家賃の支払日については認識していても、それが今月分なのか来月分なのかはあまり気にしたことがないという方もいるでしょう。
そこで今回は、家賃の前払いと後払いについて詳しく解説します。
家賃の支払いサイクルは2通り

賃貸物件の家賃支払いサイクルについては、前家賃と後家賃の2通りがあります。
前家賃とは
当月分の家賃を当月ではなく、前の月である前月中に支払うサイクルを「前家賃」といい、民間の賃貸物件については、9割ほどが前家賃だといわれています。

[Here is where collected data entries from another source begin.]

--- src/include/aau_regs.vh ---
// register selectors, field layout and reset values of the address unit
`ifndef AAU_REGS_VH
`define AAU_REGS_VH
// register selector codes on the x data bus port
`define AAU_SEL_PTR0      4'h0
`define AAU_SEL_PTR5      4'h5
`define AAU_SEL_CFG_I     4'h6
`define AAU_SEL_CFG_J     4'h7
`define AAU_SEL_STACK     4'h8
`define AAU_SEL_BASE      4'h9
`define AAU_SEL_MINMAX    4'ha
// configuration register fields
`define AAU_MOD_MSB       15
`define AAU_MOD_LSB       7
`define AAU_STEP_MSB      6
`define AAU_STEP_LSB      0
// post-modify kinds
`define AAU_MOD_NONE      2'h0
`define AAU_MOD_INC       2'h1
`define AAU_MOD_DEC       2'h2
`define AAU_MOD_STEP      2'h3
// address source codes for a single-register access
`define AAU_SRC_STACK     3'h6
`define AAU_SRC_BASE      3'h7
// reset value and unit increment
`define AAU_RST_WORD      16'h0000
`define AAU_ONE           16'h0001
// alternate bank slot codes
`define AAU_BANK_P0       2'h0
`define AAU_BANK_P1       2'h1
`define AAU_BANK_P4       2'h2
`define AAU_BANK_CFG      2'h3
`endif

--- src/hw/aau_address_arith_unit.v ---
// data address arithmetic unit: pointers, configs, modifiers, x bus access
`include "aau_regs.vh"

module aau_address_arith_unit #(
    parameter DW = 16                  // address and data width
) (
    // clock and reset
    input  wire          sys_clk,
    input  wire          rst,
    // x data bus register access
    input  wire          xdb_wr,
    input  wire [3:0]    xdb_sel,
    input  wire [DW-1:0] x_data_bus_in,
    output reg  [DW-1:0] x_data_bus_out,
    // x side address request (pointer 0-5, or single-register source)
    input  wire          xa_req,
    input  wire          xa_single,
    input  wire [2:0]    xa_src,
    input  wire [1:0]    xa_mod,
    input  wire          xa_index,
    input  wire [DW-1:0] xa_offset,
    // y/program side request (pointer 4-5)
    input  wire          ya_req,
    input  wire          ya_sel,
    input  wire [1:0]    ya_mod,
    // pointer modify instruction and minmax latch
    input  wire          pointer_modify_instr,
    input  wire          minmax_op,
    // stack pointer modify
    input  wire          stack_push,
    input  wire          stack_pop,
    // alternate bank exchange
    input  wire          bank_swap,
    input  wire [1:0]    bank_slot,
    // modulo enable bits from status word two
    input  wire [5:0]    modulo_enable_bits,
    // addresses and flag out
    output reg  [DW-1:0] x_address_bus,
    output reg  [DW-1:0] y_address_bus,
    output reg           pointer_zero_flag
);

    // pointer file and control registers
    reg [DW-1:0] pointer_regs [0:5];            // primary pointers
    reg [DW-1:0] config_i_reg, config_j_reg;
    reg [DW-1:0] index_base_reg, stack_pointer_reg, minmax_latch_reg;
    reg [DW-1:0] alt_pointer_zero_reg, alt_pointer_one_reg;
    reg [DW-1:0] alt_pointer_four_reg, alt_config_i_reg;

    integer k;

    // post-modify one pointer value; plain 16-bit adds wrap by nature
    function [DW-1:0] post_mod;
        input [DW-1:0] val;
        input [1:0]    kind;
        input [DW-1:0] cfg;
        input          modulo_on;
        reg   [DW-1:0] delta;
        reg   [DW-1:0] lin;
        reg   [8:0]    modv;
        reg   [8:0]    low9;
        begin
            case (kind)
                `AAU_MOD_INC:  delta = `AAU_ONE;
                `AAU_MOD_DEC:  delta = ~`AAU_RST_WORD;
                `AAU_MOD_STEP: delta = {{(DW-7){cfg[`AAU_STEP_MSB]}},
                                        cfg[`AAU_STEP_MSB:`AAU_STEP_LSB]};
                default:       delta = `AAU_RST_WORD;
            endcase
            lin  = val + delta;
            modv = cfg[`AAU_MOD_MSB:`AAU_MOD_LSB];
            low9 = val[8:0];
            // modulo: wrap within the 0..modv window of the low bits
            if (modulo_on && kind != `AAU_MOD_NONE) begin
                if (!delta[DW-1] && low9 == modv)
                    post_mod = {val[DW-1:9], 9'h000};
                else if (delta[DW-1] && low9 == 9'h000)
                    post_mod = {val[DW-1:9], modv};
                else
                    post_mod = {val[DW-1:9], lin[8:0]};
            end else begin
                post_mod = lin;
            end
        end
    endfunction

    // combinational address selection; no extra cycle taken
    reg [DW-1:0] xa_val, xa_cfg, xa_new, ya_val, ya_new, xa_addr;
    reg          xa_modon;
    always @* begin
        if (xa_single && xa_src == `AAU_SRC_STACK)
            xa_val = stack_pointer_reg;
        else if (xa_single && xa_src == `AAU_SRC_BASE)
            xa_val = index_base_reg;
        else if (xa_single || xa_src[2])
            xa_val = pointer_regs[xa_src[2:0] > 3'h5 ? 3'h5 : xa_src];
        else
            xa_val = pointer_regs[{1'b0, xa_src[1:0]}];
        // sources 4-5 pair with config j, all others config i
        xa_cfg   = (xa_src == 3'h4 || xa_src == 3'h5) ? config_j_reg
                                                      : config_i_reg;
        xa_modon = (xa_src <= 3'h5) ? modulo_enable_bits[xa_src] : 1'b0;
        xa_new   = post_mod(xa_val, xa_mod, xa_cfg, xa_modon);
        xa_addr  = xa_index ? index_base_reg + xa_offset : xa_val;
        ya_val   = pointer_regs[ya_sel ? 3'h5 : 3'h4];
        ya_new   = post_mod(ya_val, ya_mod, config_j_reg,
                            modulo_enable_bits[ya_sel ? 3'h5 : 3'h4]);
    end

    // register updates: bus writes, post-modify, swaps, latch
    always @(posedge sys_clk or posedge rst) begin
        if (rst) begin
            for (k = 0; k < 6; k = k + 1)
                pointer_regs[k] <= `AAU_RST_WORD;
            config_i_reg         <= `AAU_RST_WORD;
            config_j_reg         <= `AAU_RST_WORD;
            index_base_reg       <= `AAU_RST_WORD;
            stack_pointer_reg    <= `AAU_RST_WORD;
            minmax_latch_reg     <= `AAU_RST_WORD;
            alt_pointer_zero_reg <= `AAU_RST_WORD;
            alt_pointer_one_reg  <= `AAU_RST_WORD;
            alt_pointer_four_reg <= `AAU_RST_WORD;
            alt_config_i_reg     <= `AAU_RST_WORD;
            x_address_bus        <= `AAU_RST_WORD;
            y_address_bus        <= `AAU_RST_WORD;
            x_data_bus_out       <= `AAU_RST_WORD;
            pointer_zero_flag    <= 1'b0;
        end else begin
            // addresses presented before modification (post-modify)
            if (xa_req)
                x_address_bus <= xa_addr;
            if (ya_req)
                y_address_bus <= ya_val;
            // x side post-modify of the chosen source
            if (xa_req && !xa_index) begin
                if (xa_single && xa_src == `AAU_SRC_STACK)
                    stack_pointer_reg <= xa_new;
                else if (xa_single && xa_src == `AAU_SRC_BASE)
                    index_base_reg <= xa_new;
                else if (xa_src <= 3'h5)
                    pointer_regs[xa_src] <= xa_new;
                // loop counting: flag shows modified pointer reached zero
                if (pointer_modify_instr)
                    pointer_zero_flag <= (xa_new == `AAU_RST_WORD);
                if (minmax_op)
                    minmax_latch_reg <= xa_val;
            end
            if (ya_req)
                pointer_regs[ya_sel ? 3'h5 : 3'h4] <= ya_new;
            // stack pointer push predecrements, pop postincrements
            if (stack_push)
                stack_pointer_reg <= stack_pointer_reg - `AAU_ONE;
            else if (stack_pop)
                stack_pointer_reg <= stack_pointer_reg + `AAU_ONE;
            // individual exchange with the alternate bank
            if (bank_swap) begin
                if (bank_slot == `AAU_BANK_P0) begin
                    pointer_regs[0]      <= alt_pointer_zero_reg;
                    alt_pointer_zero_reg <= pointer_regs[0];
                end else if (bank_slot == `AAU_BANK_P1) begin
                    pointer_regs[1]     <= alt_pointer_one_reg;
                    alt_pointer_one_reg <= pointer_regs[1];
                end else if (bank_slot == `AAU_BANK_P4) begin
                    pointer_regs[4]      <= alt_pointer_four_reg;
                    alt_pointer_four_reg <= pointer_regs[4];
                end else begin
                    config_i_reg     <= alt_config_i_reg;
                    alt_config_i_reg <= config_i_reg;
                end
            end
            // bus writes come last so they win over modification
            if (xdb_wr) begin
                if (xdb_sel <= `AAU_SEL_PTR5)
                    pointer_regs[xdb_sel[2:0]] <= x_data_bus_in;
                else if (xdb_sel == `AAU_SEL_CFG_I)
                    config_i_reg <= x_data_bus_in;
                else if (xdb_sel == `AAU_SEL_CFG_J)
                    config_j_reg <= x_data_bus_in;
                else if (xdb_sel == `AAU_SEL_STACK)
                    stack_pointer_reg <= x_data_bus_in;
                else if (xdb_sel == `AAU_SEL_BASE)
                    index_base_reg <= x_data_bus_in;
                else if (xdb_sel == `AAU_SEL_MINMAX)
                    minmax_latch_reg <= x_data_bus_in;
            end
            // registered read data; unmapped selectors read zero
            if (xdb_sel <= `AAU_SEL_PTR5)
                x_data_bus_out <= pointer_regs[xdb_sel[2:0]];
            else if (xdb_sel == `AAU_SEL_CFG_I)
                x_data_bus_out <= config_i_reg;
            else if (xdb_sel == `AAU_SEL_CFG_J)
                x_data_bus_out <= config_j_reg;
            else if (xdb_sel == `AAU_SEL_STACK)
                x_data_bus_out <= stack_pointer_reg;
            else if (xdb_sel == `AAU_SEL_BASE)
                x_data_bus_out <= index_base_reg;
            else if (xdb_sel == `AAU_SEL_MINMAX)
                x_data_bus_out <= minmax_latch_reg;
            else
                x_data_bus_out <= `AAU_RST_WORD;
        end
    end

endmodule
### src/hw/nvc_regs.svh
// Register offsets, control bit positions, reset values and cycle timing.
`ifndef NVC_REGS_SVH
`define NVC_REGS_SVH

// Register offsets on the plain register port.
`define NVC_OFS_ADDR     4'h0
`define NVC_OFS_DATA     4'h1
`define NVC_OFS_CTRL     4'h2

// Control register bit positions.
`define NVC_BIT_RD       0
`define NVC_BIT_WR       1
`define NVC_BIT_WRITE_UNLOCK_BIT     2
`define NVC_BIT_FREE     3

// Reset values and the value of an erased cell.
`define NVC_RST_ADDR     6'h00
`define NVC_RST_DATA     8'h00
`define NVC_ERASED       8'hff

// Clock period and cell timing.
`define NVC_CLK_NS       8
`define NVC_ERASE_US     2000
`define NVC_PROG_US      2000
`define NVC_READ_CYCLES  1

`endif

### src/hw/nvc_pkg.sv
// Types shared by the flash data memory controller.
package nvc_pkg;

    // One register access from the core.
    typedef struct packed {
        logic [3:0] addr;
        logic [7:0] wdata;
        logic       wr;
        logic       rd;
        logic       bitset;
    } nvc_bus_req_t;

    // Cycle currently run by the controller.
    typedef enum logic [1:0] {
        NVC_IDLE,
        NVC_READ,
        NVC_ERASE,
        NVC_PROG
    } nvc_state_t;

endpackage : nvc_pkg
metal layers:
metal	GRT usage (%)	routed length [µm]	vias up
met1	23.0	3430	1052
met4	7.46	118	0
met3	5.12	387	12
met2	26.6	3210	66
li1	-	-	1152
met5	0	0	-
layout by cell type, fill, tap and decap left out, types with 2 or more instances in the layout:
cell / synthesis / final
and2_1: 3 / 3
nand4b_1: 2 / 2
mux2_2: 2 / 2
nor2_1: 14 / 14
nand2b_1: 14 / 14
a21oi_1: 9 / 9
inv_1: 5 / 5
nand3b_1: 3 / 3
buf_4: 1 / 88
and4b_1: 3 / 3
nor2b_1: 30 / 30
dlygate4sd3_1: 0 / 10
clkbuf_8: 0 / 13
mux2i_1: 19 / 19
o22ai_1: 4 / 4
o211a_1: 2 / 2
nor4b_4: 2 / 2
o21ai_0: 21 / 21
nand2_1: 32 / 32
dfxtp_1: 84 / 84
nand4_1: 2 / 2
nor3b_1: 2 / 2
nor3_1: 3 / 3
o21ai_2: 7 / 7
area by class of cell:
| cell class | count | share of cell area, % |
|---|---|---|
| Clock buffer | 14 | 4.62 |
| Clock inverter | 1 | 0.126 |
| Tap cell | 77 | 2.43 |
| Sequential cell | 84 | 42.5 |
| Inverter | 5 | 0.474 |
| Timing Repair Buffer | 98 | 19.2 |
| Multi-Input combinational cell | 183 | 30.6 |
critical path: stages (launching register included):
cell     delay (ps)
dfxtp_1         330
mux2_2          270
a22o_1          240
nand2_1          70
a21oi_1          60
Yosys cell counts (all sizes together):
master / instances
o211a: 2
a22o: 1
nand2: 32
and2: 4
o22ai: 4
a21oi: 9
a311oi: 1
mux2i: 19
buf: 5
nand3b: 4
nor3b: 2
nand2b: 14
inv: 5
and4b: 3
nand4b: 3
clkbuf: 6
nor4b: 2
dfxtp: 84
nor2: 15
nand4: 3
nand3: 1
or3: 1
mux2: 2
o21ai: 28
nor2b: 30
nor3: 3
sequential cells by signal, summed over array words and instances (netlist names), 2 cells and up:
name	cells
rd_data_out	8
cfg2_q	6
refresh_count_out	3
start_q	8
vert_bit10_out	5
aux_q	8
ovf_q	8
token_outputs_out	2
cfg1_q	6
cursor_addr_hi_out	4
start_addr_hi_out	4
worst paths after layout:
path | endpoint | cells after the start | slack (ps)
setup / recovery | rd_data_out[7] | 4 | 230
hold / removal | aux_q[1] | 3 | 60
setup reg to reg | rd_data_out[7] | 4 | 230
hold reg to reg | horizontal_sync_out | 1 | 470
### src/rtl/ces_defer.sv
// tracks the one-instruction window in which exceptions are held off
// assumes completion and disabling flags are single-cycle pulses from the core
`timescale 1ns/1ps
module ces_defer (
  input wire logic i_clk_sys,
  input wire logic i_rst,
  input wire logic i_insn_done,
  input wire logic i_insn_disabling,
  input wire logic i_xfer_end,
  output logic o_accept_ok,
  output logic o_defer
);
  logic defer_q;
  // reset, a transfer end or a disabling run each hold off until a plain insn ends
  always_ff @(posedge i_clk_sys or posedge i_rst) begin
    if (i_rst) begin
      defer_q <= 1'b1;
    end else if (i_xfer_end || (i_insn_done && i_insn_disabling)) begin
      defer_q <= 1'b1;
    end else if (i_insn_done) begin
      defer_q <= 1'b0;
    end
  end
  assign o_accept_ok = i_insn_done && !i_insn_disabling;
  assign o_defer = defer_q;
endmodule

### src/rtl/ces_top.sv
// exception sequencer: picks the exception taken at each instruction boundary
// assumes one AHB-Lite master and a core that reports completion pulses
`timescale 1ns/1ps
`include "ces_map.svh"
module ces_top (
  input wire logic i_clk_sys,
  input wire logic i_rst,
  input wire logic i_hsel,
  input wire logic [31:0] i_haddr,
  input wire logic [1:0] i_htrans,
  input wire logic i_hwrite,
  input wire logic [2:0] i_hsize,
  input wire logic [31:0] i_hwdata,
  input wire logic i_hready,
  output logic o_hreadyout,
  output logic o_hresp,
  output logic [31:0] o_hrdata,
  input wire logic i_nmi,
  input wire logic i_flash_busy,
  input wire logic [3:0] i_ext_request_pin_n,
  input wire logic [`CES_NUM_PERIPH-1:0] i_periph_req,
  input wire logic i_insn_done,
  input wire logic i_insn_disabling,
  input wire logic [23:0] i_insn_pc,
  input wire logic [23:0] i_next_pc,
  input wire logic i_invalid_insn,
  input wire logic i_unconditional_trap,
  input wire logic [3:0] i_trap_vector,
  input wire logic i_overflow_trap,
  input wire logic i_ccr_overflow,
  input wire logic i_unsigned_divide_zero,
  input wire logic i_stack_access,
  input wire logic i_sp_lsb,
  input wire logic i_seq_done,
  input wire logic i_ea_autoinc,
  input wire logic [2:0] i_ea_reg,
  input wire logic i_size_byte,
  output logic o_access_byte,
  output logic o_exc_req,
  output logic [3:0] o_exc_cause,
  output logic [15:0] o_exc_vec_addr,
  output logic [23:0] o_saved_pc,
  output logic o_transfer_start,
  output logic [5:0] o_transfer_src,
  input wire logic i_transfer_done,
  output logic o_cpu_halt,
  output logic o_trace_bit,
  output logic [2:0] o_mask_level
);
  ces_pkg::ces_state_type state_q;
  ces_pkg::ces_cause_type cause_d;
  ces_pkg::ces_cause_type cause_q;
  logic [`CES_NUM_GRP*3-1:0] prio_q;
  logic [`CES_NUM_SRC-1:0] te_q;
  logic [15:0] sr_q;
  logic max_mode_q;
  logic nmi_q;
  logic nmi_pend_q;
  logic addr_err_q;
  logic [23:0] pc_q;
  logic [15:0] vec_q;
  logic xfer_start_q;
  logic [5:0] xfer_src_q;
  logic [31:0] rdata_q;
  logic wr_q;
  logic [7:0] waddr_q;
  logic [7:0] vec_num;
  logic [`CES_NUM_SRC-1:0] irq_req;
  logic arb_valid;
  logic [5:0] arb_src;
  logic [2:0] arb_level;
  logic accept_ok;
  logic defer;
  logic take;
  logic trap_now;
  logic to_xfer;
  logic [`CES_NUM_SRC-1:0] xfer_capable;
  logic xfer_end;
  logic addr_phase;
  logic [31:0] rd_val;

  // pins are active low; peripherals follow pin sources
  assign irq_req = {i_periph_req, ~i_ext_request_pin_n};

  ces_arbiter u_arb (
    .i_req(irq_req),
    .i_grp_level(prio_q),
    .i_mask_level(sr_q[`CES_SR_I_HI:`CES_SR_I_LO]),
    .o_valid(arb_valid),
    .o_src(arb_src),
    .o_level(arb_level)
  );

  assign xfer_end = (state_q == ces_pkg::CES_ST_XFER) && i_transfer_done;

  ces_defer u_defer (
    .i_clk_sys(i_clk_sys),
    .i_rst(i_rst),
    .i_insn_done(i_insn_done && (state_q == ces_pkg::CES_ST_IDLE)),
    .i_insn_disabling(i_insn_disabling),
    .i_xfer_end(xfer_end),
    .o_accept_ok(accept_ok),
    .o_defer(defer)
  );

  // nmi edge capture; flash work blocks new edges
  always_ff @(posedge i_clk_sys or posedge i_rst) begin
    if (i_rst) begin
      nmi_q <= 1'b0;
    end else begin
      nmi_q <= i_nmi;
    end
  end

  // odd stack pointer on a stack access
  always_ff @(posedge i_clk_sys or posedge i_rst) begin
    if (i_rst) begin
      addr_err_q <= 1'b0;
    end else if (i_stack_access && i_sp_lsb) begin
      addr_err_q <= 1'b1;
    end else if (take && cause_d == ces_pkg::CES_CAUSE_ADDRERR) begin
      addr_err_q <= 1'b0;
    end
  end

  always_ff @(posedge i_clk_sys or posedge i_rst) begin
    if (i_rst) begin
      nmi_pend_q <= 1'b0;
    end else if (i_nmi && !nmi_q && !i_flash_busy) begin
      nmi_pend_q <= 1'b1;
    end else if (take && cause_d == ces_pkg::CES_CAUSE_NMI) begin
      nmi_pend_q <= 1'b0;
    end
  end

  // boundary decision: instruction faults first, then deferrable ones
  assign trap_now = i_unconditional_trap || (i_overflow_trap && i_ccr_overflow);
  always_comb begin
    cause_d = ces_pkg::CES_CAUSE_NONE;
    if (i_invalid_insn) begin
      cause_d = ces_pkg::CES_CAUSE_INVALID;
    end else if (trap_now) begin
      cause_d = ces_pkg::CES_CAUSE_TRAP;
    end else if (i_unsigned_divide_zero) begin
      cause_d = ces_pkg::CES_CAUSE_ZERODIV;
    end else if (!accept_ok) begin
      cause_d = ces_pkg::CES_CAUSE_NONE;
    end else if (addr_err_q) begin
      cause_d = ces_pkg::CES_CAUSE_ADDRERR;
    end else if (nmi_pend_q) begin
      cause_d = ces_pkg::CES_CAUSE_NMI;
    end else if (sr_q[`CES_SR_T]) begin
      cause_d = ces_pkg::CES_CAUSE_TRACE;
    end else if (arb_valid) begin
      cause_d = ces_pkg::CES_CAUSE_IRQ;
    end
  end

  assign take = i_insn_done && (state_q == ces_pkg::CES_ST_IDLE) &&
    (cause_d != ces_pkg::CES_CAUSE_NONE);
  // sources that may start the engine; the watchdog never does
  assign xfer_capable = `CES_XFER_CAPABLE;
  assign to_xfer = (cause_d == ces_pkg::CES_CAUSE_IRQ) && te_q[arb_src] &&
    xfer_capable[arb_src];

  always_comb begin
    unique case (cause_d)
      ces_pkg::CES_CAUSE_INVALID: vec_num = `CES_VEC_INVALID;
      ces_pkg::CES_CAUSE_TRAP: vec_num = i_unconditional_trap ?
        {`CES_VEC_TRAP_BASE, i_trap_vector} : `CES_VEC_TRAPV;
      ces_pkg::CES_CAUSE_ZERODIV: vec_num = `CES_VEC_ZERODIV;
      ces_pkg::CES_CAUSE_ADDRERR: vec_num = `CES_VEC_ADDRERR;
      ces_pkg::CES_CAUSE_NMI: vec_num = `CES_VEC_NMI;
      ces_pkg::CES_CAUSE_TRACE: vec_num = `CES_VEC_TRACE;
      ces_pkg::CES_CAUSE_IRQ: vec_num = `CES_VEC_IRQ_BASE + {2'h0, arb_src};
      default: vec_num = 8'h00;
    endcase
  end

  // sequencer state
  always_ff @(posedge i_clk_sys or posedge i_rst) begin
    if (i_rst) begin
      state_q <= ces_pkg::CES_ST_IDLE;
    end else begin
      unique case (state_q)
        ces_pkg::CES_ST_IDLE: begin
          if (take) begin
            state_q <= to_xfer ? ces_pkg::CES_ST_XFER : ces_pkg::CES_ST_SEQ;
          end
        end
        ces_pkg::CES_ST_SEQ: begin
          if (i_seq_done) begin
            state_q <= ces_pkg::CES_ST_IDLE;
          end
        end
        ces_pkg::CES_ST_XFER: begin
          if (i_transfer_done) begin
            state_q <= ces_pkg::CES_ST_IDLE;
          end
        end
        default: state_q <= ces_pkg::CES_ST_IDLE;
      endcase
    end
  end

  // exception answer held for the core until its sequence ends
  always_ff @(posedge i_clk_sys or posedge i_rst) begin
    if (i_rst) begin
      cause_q <= ces_pkg::CES_CAUSE_NONE;
      pc_q <= 24'h00_0000;
      vec_q <= 16'h0000;
    end else if (take && !to_xfer) begin
      cause_q <= cause_d;
      pc_q <= (cause_d == ces_pkg::CES_CAUSE_INVALID) ? i_insn_pc : i_next_pc;
      vec_q <= max_mode_q ? {6'h00, vec_num, 2'h0} : {7'h00, vec_num, 1'h0};
    end
  end

  always_ff @(posedge i_clk_sys or posedge i_rst) begin
    if (i_rst) begin
      xfer_start_q <= 1'b0;
      xfer_src_q <= 6'h00;
    end else begin
      xfer_start_q <= take && to_xfer;
      if (take && to_xfer) begin
        xfer_src_q <= arb_src;
      end
    end
  end

  // bus address phase capture
  assign addr_phase = i_hsel && i_hready && (i_htrans == `CES_HTRANS_NONSEQ);
  always_ff @(posedge i_clk_sys or posedge i_rst) begin
    if (i_rst) begin
      wr_q <= 1'b0;
      waddr_q <= 8'h00;
    end else begin
      wr_q <= addr_phase && i_hwrite;
      if (addr_phase) begin
        waddr_q <= {i_haddr[7:2], 2'h0};
      end
    end
  end

  // software configuration
  always_ff @(posedge i_clk_sys or posedge i_rst) begin
    if (i_rst) begin
      prio_q <= '0;
      te_q <= '0;
      max_mode_q <= 1'b0;
    end else if (wr_q) begin
      if (waddr_q == `CES_OFF_PRIO) begin
        for (int g = 0; g < `CES_NUM_GRP; g++) begin
          prio_q[g*3 +: 3] <= i_hwdata[g*4 +: 3];
        end
      end
      if (waddr_q == `CES_OFF_TE_LO) begin
        te_q[31:0] <= i_hwdata;
      end
      if (waddr_q == `CES_OFF_TE_HI) begin
        te_q[`CES_NUM_SRC-1:32] <= i_hwdata[`CES_TE_HI_W-1:0];
      end
      if (waddr_q == `CES_OFF_CTRL) begin
        max_mode_q <= i_hwdata[0];
      end
    end
  end

  // status register: exception entry overrides a software write
  always_ff @(posedge i_clk_sys or posedge i_rst) begin
    if (i_rst) begin
      sr_q <= `CES_SR_RESET;
    end else if (take && !to_xfer) begin
      if (cause_d == ces_pkg::CES_CAUSE_NMI) begin
        sr_q[`CES_SR_I_HI:`CES_SR_I_LO] <= `CES_NMI_LEVEL;
      end else if (cause_d == ces_pkg::CES_CAUSE_IRQ) begin
        sr_q[`CES_SR_I_HI:`CES_SR_I_LO] <= arb_level;
      end else begin
        sr_q[`CES_SR_T] <= 1'b0;
      end
    end else if (wr_q && waddr_q == `CES_OFF_STATUS) begin
      sr_q <= i_hwdata[15:0] & `CES_SR_MASK;
    end
  end

  // read mux sampled in the address phase
  always_comb begin
    unique case ({i_haddr[7:2], 2'h0})
      `CES_OFF_PRIO: begin
        rd_val = 32'h0000_0000;
        for (int g = 0; g < `CES_NUM_GRP; g++) begin
          rd_val[g*4 +: 3] = prio_q[g*3 +: 3];
        end
      end
      `CES_OFF_TE_LO: rd_val = te_q[31:0];
      `CES_OFF_TE_HI: rd_val = {21'h00_0000, te_q[`CES_NUM_SRC-1:32]};
      `CES_OFF_STATUS: rd_val = {16'h0000, sr_q};
      `CES_OFF_CTRL: rd_val = {31'h0000_0000, max_mode_q};
      `CES_OFF_EXC: rd_val = {pc_q[15:0], 4'h0, addr_err_q, nmi_pend_q, defer,
        1'b0, 2'h0, state_q, cause_q};
      default: rd_val = 32'h0000_0000;
    endcase
  end

  always_ff @(posedge i_clk_sys or posedge i_rst) begin
    if (i_rst) begin
      rdata_q <= 32'h0000_0000;
    end else if (addr_phase && !i_hwrite) begin
      rdata_q <= rd_val;
    end
  end

  // pointer auto-modify through the stack pointer forces word size
  assign o_access_byte = i_size_byte && !(i_ea_autoinc && i_ea_reg == `CES_SP_REG);

  assign o_hreadyout = 1'b1;
  assign o_hresp = 1'b0;
  assign o_hrdata = rdata_q;
  assign o_exc_req = (state_q == ces_pkg::CES_ST_SEQ);
  assign o_exc_cause = cause_q;
  assign o_exc_vec_addr = vec_q;
  assign o_saved_pc = pc_q;
  assign o_transfer_start = xfer_start_q;
  assign o_transfer_src = xfer_src_q;
  assign o_cpu_halt = (state_q == ces_pkg::CES_ST_XFER);
  assign o_trace_bit = sr_q[`CES_SR_T];
  assign o_mask_level = sr_q[`CES_SR_I_HI:`CES_SR_I_LO];
endmodule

通常は、当月分の家賃を前月末、または前月25日、27日などに設定されていることが多いです。
大家さんとしては、当月になる前に家賃が入金されるため安心ですし、退去する際にも退去前に家賃が支払われるため、確実に回収することができるというメリットがあります。
後家賃とは
当月分の家賃を当月になってから支払うのが「後家賃」です。大家さんにとっては、当月になるまで家賃が入金されないため、少々リスクがあります。
そのため、民間住宅で後家賃の物件はほとんど見かけなくなりましたが、一部の公営住宅には後家賃の物件もあるようです。
実は民法614条には賃料の支払い時期は後払いという記載があります。しかし、こちらは任意の規定となっています。実際には契約時の特約(条件)で前払いにしていることが多いのです。
前家賃・後家賃の確認方法
基本的に前家賃の場合は、契約前に決められているため、事前に説明を受けることになります。しかし、どちらだったのか契約当時のことを忘れてしまった人もいるでしょう。
もし、自身の賃貸借契約が前家賃か後家賃かわからなくなったら、賃貸借契約書を確認しましょう。
賃貸借契約書の支払い方法などの欄に「当月分の家賃を前月○日までに」と記載があれば前家賃、「当月分の家賃を当月○日までに」と記載があれば後家賃ということになります。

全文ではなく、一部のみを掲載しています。